[Provided information — start]

--- config.mk ---
export PLATFORM = sky130hd
export DESIGN_NAME = battery_level_hysteresis_monitor
export DESIGN_NICKNAME = d
export VERILOG_FILES = /design/src/hw/rtl/blhm_pkg.sv /design/src/hw/rtl/blhm_div.sv /design/src/hw/rtl/blhm_mul.sv /design/src/hw/rtl/battery_level_hysteresis_monitor.sv
export SDC_FILE = /design/constraint.sdc
export NUM_CORES = 1
export LEC_CHECK = 0
export ABC_AREA = 1
export ABC_CLOCK_PERIOD_IN_PS = 6900
export BUFFER_PORTS_ARGS = -buffer_cell sky130_fd_sc_hd__buf_2
export CAP_MARGIN = 40
export CORE_ASPECT_RATIO = 0.6
export CORE_MARGIN = 2
export CORE_UTILIZATION = 47
export CTS_CLUSTER_DIAMETER = 60
export DETAILED_ROUTE_END_ITERATION = 6
export PLACE_DENSITY = 0.71
export REMOVE_ABC_BUFFERS = 1
export SKIP_CTS_REPAIR_TIMING = 1
export SYNTH_ARGS = -nofsm -noshare
export SYNTH_HDL_FRONTEND = slang
export SYNTH_SLANG_ARGS = --single-unit
--- constraint.sdc ---
create_clock -name clk -period 6.9 [get_ports clk]
set_clock_uncertainty 0.2 [all_clocks]
set_input_delay 1.38 -clock clk [delete_from_list [all_inputs] [get_ports clk]]
set_output_delay 1.38 -clock clk [all_outputs]
set_load 0.02 [all_outputs]
--- src/hw/rtl/blhm_pkg.sv ---
// Package for the battery level hysteresis monitor: field widths, register
// indexes, reset values, level codes, thresholds and the hysteresis quantizer.
// No dependencies.
package blhm_pkg;

  // Field and register widths
  localparam int MV_W        = 14;  // battery millivolts
  localparam int FRAC_BITS   = 8;   // filter fraction bits
  localparam int FILT_W      = MV_W + FRAC_BITS;
  localparam int EMA_NUM_W   = FILT_W + 3;  // raw*256 + 4*filt, below 5 * 2^22
  localparam int EMA_DIV_W   = 3;   // divisor 5
  localparam int SCALE_W     = 14;
  localparam int SCALE_SHIFT = 12;  // Q12 factor
  localparam int SPW_W       = 7;
  localparam int CFG_DATA_W  = 14;
  localparam int CFG_IDX_W   = 1;
  localparam int PCT_W       = 7;

  localparam logic [MV_W-1:0]      MV_MAX     = 14'd16383;
  localparam logic [EMA_DIV_W-1:0] EMA_DIVISOR = 3'd5;

  // Configuration register indexes and reset values
  localparam logic [CFG_IDX_W-1:0] CFG_DIVIDER_SCALE      = 1'b0;
  localparam logic [CFG_IDX_W-1:0] CFG_SAMPLES_PER_WINDOW = 1'b1;
  localparam logic [SCALE_W-1:0]   SCALE_RESET            = 14'd5195;
  localparam logic [SPW_W-1:0]     SPW_RESET              = 7'd32;

  // Charge level codes
  typedef enum logic [2:0] {
    LVL_0   = 3'd0,
    LVL_25  = 3'd1,
    LVL_50  = 3'd2,
    LVL_75  = 3'd3,
    LVL_100 = 3'd4
  } level_t;

  // Thresholds in mV with fraction bits appended
  localparam logic [FILT_W-1:0] TH_4150 = FILT_W'(4150 << FRAC_BITS);
  localparam logic [FILT_W-1:0] TH_4080 = FILT_W'(4080 << FRAC_BITS);
  localparam logic [FILT_W-1:0] TH_3980 = FILT_W'(3980 << FRAC_BITS);
  localparam logic [FILT_W-1:0] TH_3900 = FILT_W'(3900 << FRAC_BITS);
  localparam logic [FILT_W-1:0] TH_3840 = FILT_W'(3840 << FRAC_BITS);
  localparam logic [FILT_W-1:0] TH_3700 = FILT_W'(3700 << FRAC_BITS);
  localparam logic [FILT_W-1:0] TH_3500 = FILT_W'(3500 << FRAC_BITS);
  localparam logic [FILT_W-1:0] TH_3400 = FILT_W'(3400 << FRAC_BITS);

  // Hysteresis step: a rising and a falling threshold for each inner level
  function automatic level_t next_level(level_t code, logic [FILT_W-1:0] f);
    level_t nl;
    nl = code;
    case (code)
      LVL_100: nl = (f < TH_4080) ? LVL_75 : LVL_100;
      LVL_75: begin
        if (f >= TH_4150)     nl = LVL_100;
        else if (f < TH_3900) nl = LVL_50;
        else                  nl = LVL_75;
      end
      LVL_50: begin
        if (f >= TH_3980)     nl = LVL_75;
        else if (f < TH_3700) nl = LVL_25;
        else                  nl = LVL_50;
      end
      LVL_25: begin
        if (f >= TH_3840)     nl = LVL_50;
        else if (f < TH_3400) nl = LVL_0;
        else                  nl = LVL_25;
      end
      LVL_0: nl = (f >= TH_3500) ? LVL_25 : LVL_0;
      default: begin
        // corrupted code: pick by rising thresholds only
        if (f >= TH_4150)      nl = LVL_100;
        else if (f >= TH_3980) nl = LVL_75;
        else if (f >= TH_3840) nl = LVL_50;
        else if (f >= TH_3500) nl = LVL_25;
        else                   nl = LVL_0;
      end
    endcase
    return nl;
  endfunction

  // Level code to percent
  function automatic logic [PCT_W-1:0] pct_of(level_t code);
    logic [PCT_W-1:0] p;
    case (code)
      LVL_0:   p = 7'd0;
      LVL_25:  p = 7'd25;
      LVL_50:  p = 7'd50;
      LVL_75:  p = 7'd75;
      default: p = 7'd100;
    endcase
    return p;
  endfunction

endpackage

--- src/hw/rtl/blhm_div.sv ---
// Bit-serial restoring divider, one quotient bit per cycle.
// Needs the dividend's top D_W bits below the divisor. Depends on nothing.
module blhm_div #(
  parameter int Q_W = 12,
  parameter int D_W = 7
) (
  input  logic               clk,
  input  logic               rst,
  input  logic               start,
  input  logic [Q_W+D_W-1:0] dividend,
  input  logic [D_W-1:0]     divisor,
  output logic               done,
  output logic [Q_W-1:0]     quotient
);

  localparam int CNT_W = $clog2(Q_W + 1);

  logic             busy;
  logic [CNT_W-1:0] cnt;
  logic [D_W-1:0]   rem;
  logic [D_W-1:0]   dvs;
  logic [Q_W-1:0]   qsh;
  logic [D_W:0]     trial;
  logic             ge;
  logic [D_W:0]     diff;

  // Trial subtract of the next dividend bit
  assign trial = {rem, qsh[Q_W-1]};
  assign ge    = trial >= {1'b0, dvs};
  assign diff  = trial - {1'b0, dvs};

  // Control
  always_ff @(posedge clk) begin
    if (rst) begin
      busy <= 1'b0;
      done <= 1'b0;
      cnt  <= '0;
    end else begin
      done <= busy && (cnt == CNT_W'(1));
      if (start) begin
        busy <= 1'b1;
        cnt  <= CNT_W'(Q_W);
      end else if (busy) begin
        cnt <= cnt - CNT_W'(1);
        if (cnt == CNT_W'(1)) busy <= 1'b0;
      end
    end
  end

  // Remainder and shared dividend/quotient shift register
  always_ff @(posedge clk) begin
    if (start) begin
      rem <= dividend[Q_W+D_W-1:Q_W];
      qsh <= dividend[Q_W-1:0];
      dvs <= divisor;
    end else if (busy) begin
      rem <= ge ? diff[D_W-1:0] : trial[D_W-1:0];
      qsh <= {qsh[Q_W-2:0], ge};
    end
  end

  assign quotient = qsh;

endmodule

--- src/hw/rtl/blhm_mul.sv ---
// Bit-serial shift-add multiplier, one multiplier bit per cycle, LSB first.
// Depends on nothing.
module blhm_mul #(
  parameter int A_W = 12,
  parameter int B_W = 14
) (
  input  logic               clk,
  input  logic               rst,
  input  logic               start,
  input  logic [A_W-1:0]     a,
  input  logic [B_W-1:0]     b,
  output logic               done,
  output logic [A_W+B_W-1:0] product
);

  localparam int CNT_W = $clog2(A_W + 1);
  localparam int P_W   = A_W + B_W;

  logic             busy;
  logic [CNT_W-1:0] cnt;
  logic [P_W-1:0]   prod;
  logic [B_W-1:0]   b_q;
  logic [B_W:0]     psum;

  // Add the multiplicand into the upper half when the low bit is set
  assign psum = prod[0] ? ({1'b0, prod[P_W-1:A_W]} + {1'b0, b_q})
                        : {1'b0, prod[P_W-1:A_W]};

  // Control
  always_ff @(posedge clk) begin
    if (rst) begin
      busy <= 1'b0;
      done <= 1'b0;
      cnt  <= '0;
    end else begin
      done <= busy && (cnt == CNT_W'(1));
      if (start) begin
        busy <= 1'b1;
        cnt  <= CNT_W'(A_W);
      end else if (busy) begin
        cnt <= cnt - CNT_W'(1);
        if (cnt == CNT_W'(1)) busy <= 1'b0;
      end
    end
  end

  // Product shift register
  always_ff @(posedge clk) begin
    if (start) begin
      prod <= {{B_W{1'b0}}, a};
      b_q  <= b;
    end else if (busy) begin
      prod <= {psum, prod[A_W-1:1]};
    end
  end

  assign product = prod;

endmodule

--- src/hw/rtl/battery_level_hysteresis_monitor.sv ---
// Battery level monitor: each request carries one ADC sample in mV and
// returns one result. A request that does not close a window goes straight
// to the output state. A request that closes a window runs three bit-serial
// units in turn: the window average divider (SAMPLE_BITS steps), the Q12
// scale multiplier (SAMPLE_BITS steps) and the divide-by-five of the EMA
// (22 steps); the very first window skips the divide-by-five. One request
// is worked on at a time; a finished result sits in the output register
// while the next request enters.
// Depends on blhm_pkg, blhm_div and blhm_mul.
module battery_level_hysteresis_monitor
  import blhm_pkg::*;
#(
  parameter int SAMPLE_BITS = 12,
  parameter int MAX_WINDOW  = 64
) (
  input  logic                   clk,
  input  logic                   rst,
  // configuration
  input  logic                   cfg_write,
  input  logic [CFG_IDX_W-1:0]   cfg_index,
  input  logic [CFG_DATA_W-1:0]  cfg_data,
  // sample request
  input  logic                   in_valid,
  output logic                   in_stall,
  input  logic [SAMPLE_BITS-1:0] sample_mv,
  // result
  output logic                   out_valid,
  input  logic                   out_stall,
  output logic [PCT_W-1:0]       level_percent,
  output logic [MV_W-1:0]        filtered_mv,
  output logic [MV_W-1:0]        raw_mv,
  output logic                   window_done
);

  localparam int CNT_W  = $clog2(MAX_WINDOW + 1);
  localparam int SUM_W  = SAMPLE_BITS + CNT_W;
  localparam int CMP_W  = (CNT_W > SPW_W) ? CNT_W : SPW_W;
  localparam int PROD_W = SAMPLE_BITS + SCALE_W;

  typedef enum logic [6:0] {
    S_IDLE  = 7'b0000001,
    S_DIV   = 7'b0000010,
    S_MUL   = 7'b0000100,
    S_FILT  = 7'b0001000,
    S_EMA   = 7'b0010000,
    S_LEVEL = 7'b0100000,
    S_OUT   = 7'b1000000
  } state_t;

  state_t state;

  logic [SCALE_W-1:0] divider_scale;
  logic [SPW_W-1:0]   samples_per_window;

  logic [SUM_W-1:0]  sample_sum;
  logic [CNT_W-1:0]  sample_count;
  logic [FILT_W-1:0] filter_value;
  logic              filter_primed;
  level_t            level_code;
  logic [MV_W-1:0]   raw_value;
  logic              closed;

  logic [SUM_W-1:0]     sum_next;
  logic [CNT_W-1:0]     count_next;
  logic [CMP_W-1:0]     win;
  logic                 accept;
  logic                 close_now;
  logic                 out_free;

  logic                   avg_done;
  logic [SAMPLE_BITS-1:0] avg;
  logic                   mul_done;
  logic [PROD_W-1:0]      prod;
  logic [PROD_W-1:0]      scaled;
  logic                   ema_start;
  logic                   ema_done;
  logic [FILT_W-1:0]      ema_q;
  logic [EMA_NUM_W-1:0]   ema_num;

  // Configuration registers
  always_ff @(posedge clk) begin
    if (rst) begin
      divider_scale      <= SCALE_RESET;
      samples_per_window <= SPW_RESET;
    end else if (cfg_write) begin
      case (cfg_index)
        CFG_DIVIDER_SCALE:      divider_scale      <= cfg_data[SCALE_W-1:0];
        CFG_SAMPLES_PER_WINDOW: samples_per_window <= cfg_data[SPW_W-1:0];
        default: ;
      endcase
    end
  end

  // Effective window: zero acts as one, clamp to MAX_WINDOW
  always_comb begin
    win = CMP_W'(samples_per_window);
    if (samples_per_window == '0) win = CMP_W'(1);
    else if (CMP_W'(samples_per_window) > CMP_W'(MAX_WINDOW)) win = CMP_W'(MAX_WINDOW);
  end

  assign in_stall   = (state != S_IDLE);
  assign accept     = in_valid && !in_stall;
  assign sum_next   = sample_sum + SUM_W'(sample_mv);
  assign count_next = sample_count + CNT_W'(1);
  assign close_now  = CMP_W'(count_next) >= win;
  assign out_free   = !out_valid || !out_stall;

  // Window average: sum / count
  blhm_div #(
    .Q_W (SAMPLE_BITS),
    .D_W (CNT_W)
  ) u_avg_div (
    .clk      (clk),
    .rst      (rst),
    .start    (accept && close_now),
    .dividend (sum_next),
    .divisor  (count_next),
    .done     (avg_done),
    .quotient (avg)
  );

  // Scale to battery mV
  blhm_mul #(
    .A_W (SAMPLE_BITS),
    .B_W (SCALE_W)
  ) u_scale_mul (
    .clk     (clk),
    .rst     (rst),
    .start   (avg_done),
    .a       (avg),
    .b       (divider_scale),
    .done    (mul_done),
    .product (prod)
  );

  assign scaled = prod >> SCALE_SHIFT;

  // EMA: (raw*256 + 4*filt) / 5
  assign ema_num   = EMA_NUM_W'({raw_value, {FRAC_BITS{1'b0}}})
                   + EMA_NUM_W'({filter_value, 2'b00});
  assign ema_start = (state == S_FILT) && filter_primed;

  blhm_div #(
    .Q_W (FILT_W),
    .D_W (EMA_DIV_W)
  ) u_ema_div (
    .clk      (clk),
    .rst      (rst),
    .start    (ema_start),
    .dividend (ema_num),
    .divisor  (EMA_DIVISOR),
    .done     (ema_done),
    .quotient (ema_q)
  );

  // Sequencer and monitor state
  always_ff @(posedge clk) begin
    if (rst) begin
      state         <= S_IDLE;
      sample_sum    <= '0;
      sample_count  <= '0;
      filter_value  <= '0;
      filter_primed <= 1'b0;
      level_code    <= LVL_100;
      raw_value     <= '0;
      closed        <= 1'b0;
    end else begin
      case (state)
        S_IDLE: begin
          if (accept) begin
            closed <= close_now;
            if (close_now) begin
              sample_sum   <= '0;
              sample_count <= '0;
              state        <= S_DIV;
            end else begin
              sample_sum   <= sum_next;
              sample_count <= count_next;
              state        <= S_OUT;
            end
          end
        end
        S_DIV: begin
          if (avg_done) state <= S_MUL;
        end
        S_MUL: begin
          if (mul_done) begin
            raw_value <= (scaled > PROD_W'(MV_MAX)) ? MV_MAX : scaled[MV_W-1:0];
            state     <= S_FILT;
          end
        end
        S_FILT: begin
          if (filter_primed) begin
            state <= S_EMA;
          end else begin
            // first window loads the filter directly
            filter_value  <= {raw_value, {FRAC_BITS{1'b0}}};
            filter_primed <= 1'b1;
            state         <= S_LEVEL;
          end
        end
        S_EMA: begin
          if (ema_done) begin
            filter_value <= ema_q;
            state        <= S_LEVEL;
          end
        end
        S_LEVEL: begin
          level_code <= next_level(level_code, filter_value);
          state      <= S_OUT;
        end
        S_OUT: begin
          if (out_free) state <= S_IDLE;
        end
        default: state <= S_IDLE;
      endcase
    end
  end

  // Output register
  always_ff @(posedge clk) begin
    if (rst) begin
      out_valid <= 1'b0;
    end else if ((state == S_OUT) && out_free) begin
      out_valid <= 1'b1;
    end else if (!out_stall) begin
      out_valid <= 1'b0;
    end
  end

  always_ff @(posedge clk) begin
    if ((state == S_OUT) && out_free) begin
      level_percent <= pct_of(level_code);
      filtered_mv   <= filter_value[FILT_W-1:FRAC_BITS];
      raw_mv        <= raw_value;
      window_done   <= closed;
    end
  end

  // Serial units only report back in the state that waits for them
  a_avg_done_state: assert property (@(posedge clk) disable iff (rst)
    avg_done |-> (state == S_DIV))
    else $error("average divider finished outside its state");

  a_mul_done_state: assert property (@(posedge clk) disable iff (rst)
    mul_done |-> (state == S_MUL))
    else $error("scale multiplier finished outside its state");

  a_ema_done_state: assert property (@(posedge clk) disable iff (rst)
    ema_done |-> (state == S_EMA))
    else $error("EMA divider finished outside its state");

  // Partial window never reaches the window limit
  a_count_range: assert property (@(posedge clk) disable iff (rst)
    CMP_W'(sample_count) < CMP_W'(MAX_WINDOW))
    else $error("sample count reached the window limit");

  // A closed window always leaves the filter primed
  a_primed_on_done: assert property (@(posedge clk) disable iff (rst)
    (out_valid && window_done) |-> filter_primed)
    else $error("window result with unprimed filter");

endmodule

**After elaboration in Yosys (flattened, before gate mapping)**

Index checks and enable logic that the tools add are counted.

- Word-level logic and storage cells: 165
- Flip-flop bits (word level): 242
- Input bits: 32
- Output and inout port bits: 38

- Bitwise operators: 1
- Eq/ne operators: 22
- Muxes and demuxes: 59
- Magnitude comparators: 13
- $add $sub $neg: 9
- Reductions and logical operators: 26

Operators by type and width:

| cell | number |
|---|---|
| less-than comparator 22 x 20 -> 1 bit (second input constant) | 4 |
| two-way mux 22 bit | 4 |
| two-way mux 7 bit | 12 |
| greater-or-equal comparator 22 x 20 -> 1 bit (second input constant) | 3 |
| one-hot mux 7 bit (7 select lines) | 1 |
| two-way mux 12 bit | 4 |
| one-hot mux 22 bit (2 select lines) | 1 |
| one-hot mux 7 bit (4 select lines) | 1 |
| adder 22 x 24 -> 25 bit | 1 |
| greater-or-equal comparator 22 x 21 -> 1 bit (second input constant) | 1 |
| adder 19 x 12 -> 19 bit | 1 |
| two-way mux 19 bit | 1 |
| two-way mux 3 bit | 6 |
| two-way mux 4 bit | 4 |
| adder 14 x 14 -> 15 bit | 1 |
| two-way mux 15 bit | 1 |
| one-hot mux 3 bit (5 select lines) | 1 |
| > comparator 14 bit (second input constant) | 1 |
| two-way mux 1 bit | 14 |
| two-way mux 14 bit | 1 |
| two-way mux 2 bit | 5 |
| two-way mux 5 bit | 2 |
| equality test 4 x 1 -> 1 bit (second input constant) | 2 |
| greater-or-equal comparator 8 x 7 -> 1 bit | 1 |
| other kinds (34) | 57 |

**Longest topological paths before layout**

- Depth in word-level cells: 7
- Gate-level depth with buffers: 15
- Mapped depth without buffers: 14

**By module**

A second synthesis with hierarchy kept.

- Cell total of the unflattened synthesis: 1,696
- Area total of the unflattened synthesis: 13,101.3 sq um

By module, submodules not included:

| module | area each (sq um) | cells an instance | seq. area each (sq um) | instances |
|---|---|---|---|---|
| battery_level_hysteresis_monitor | 7,070.5 | 965 | 2,972.9 | 1 |
| blhm_mul | 2,626.3 | 351 | 1,181.1 | 1 |
| blhm_div (u_avg_div) | 1,759.2 | 205 | 900.9 | 1 |
| blhm_div (u_ema_div) | 1,645.3 | 175 | 980.9 | 1 |

**Worst setup path before layout**

No wires, ideal clock.

- Path kind: in2reg
- From: in out_stall
- To: reg filtered_mv[0], enable pin
- Data arrival time: 2.982 ns
- Path buffers: 0
- Required time: 6.273 ns
- Setup time: 0.427 ns
- Setup slack: 3.290 ns
- Stages: 3
- Path through: nand2_1 > inv_1 > nor2_1

- Cells in the longest elaborated chain, start to end: 3

RTL lines:

| what | RTL line | RTL |
|---|---|---|
| start: declaration | battery_level_hysteresis_monitor.sv:28 | `input logic out_stall,` |
| zero test 1 bit | -- |  |
| logical OR 1 bit | battery_level_hysteresis_monitor.sv:106 | `assign out_free = !out_valid \|\| !out_stall;` |
| logical AND 1 bit | battery_level_hysteresis_monitor.sv:232 | `if ((state == S_OUT) && out_free) begin` |
| end signal: assignment | battery_level_hysteresis_monitor.sv:234 | `filtered_mv <= filter_value[FILT_W-1:FRAC_BITS];` |
| end: declaration | battery_level_hysteresis_monitor.sv:30 | `output logic [MV_W-1:0] filtered_mv,` |

Every way passes these cells.
A chain may end at the register's enable or synchronous reset.

**Worst setup path in the final report**

- From: reg sample_count[0]
- To: reg u_avg_div.qsh[7] (netlist: u_avg_div.quotient[7]), enable pin

- Cells in the longest elaborated chain, start to end: 4

RTL lines:

| what | RTL line | RTL |
|---|---|---|
| start: declaration | battery_level_hysteresis_monitor.sv:56 | `logic [CNT_W-1:0] sample_count;` |
| start signal: assignment | battery_level_hysteresis_monitor.sv:178 | `sample_count <= count_next;` |
| adder 7 x 1 -> 7 bit | battery_level_hysteresis_monitor.sv:104 | `assign count_next = sample_count + CNT_W'(1);` |
| named net count_next[6] | battery_level_hysteresis_monitor.sv:64 | `logic [CNT_W-1:0] count_next;` |
| greater-or-equal comparator 7 bit | battery_level_hysteresis_monitor.sv:105 | `assign close_now = CMP_W'(count_next) >= win;` |
| logical AND 1 bit | battery_level_hysteresis_monitor.sv:115 | `.start (accept && close_now),` |
| nonzero test 2 bit (no source line) | -- |  |
| end signal: assignment | blhm_div.sv:54 | `qsh <= dividend[Q_W-1:0];` |
| end signal: assignment | blhm_div.sv:58 | `qsh <= {qsh[Q_W-2:0], ge};` |
| end: declaration | blhm_div.sv:22 | `logic [Q_W-1:0] qsh;` |

The timed path passes the listed nets, and every way through them passes these cells.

[Provided information — finish]

Work item: Among the lines above, show every one that contains the string "through".

Worked solution:
- Path through: nand2_1 > inv_1 > nor2_1
The timed path passes the listed nets, and every way through them passes these cells.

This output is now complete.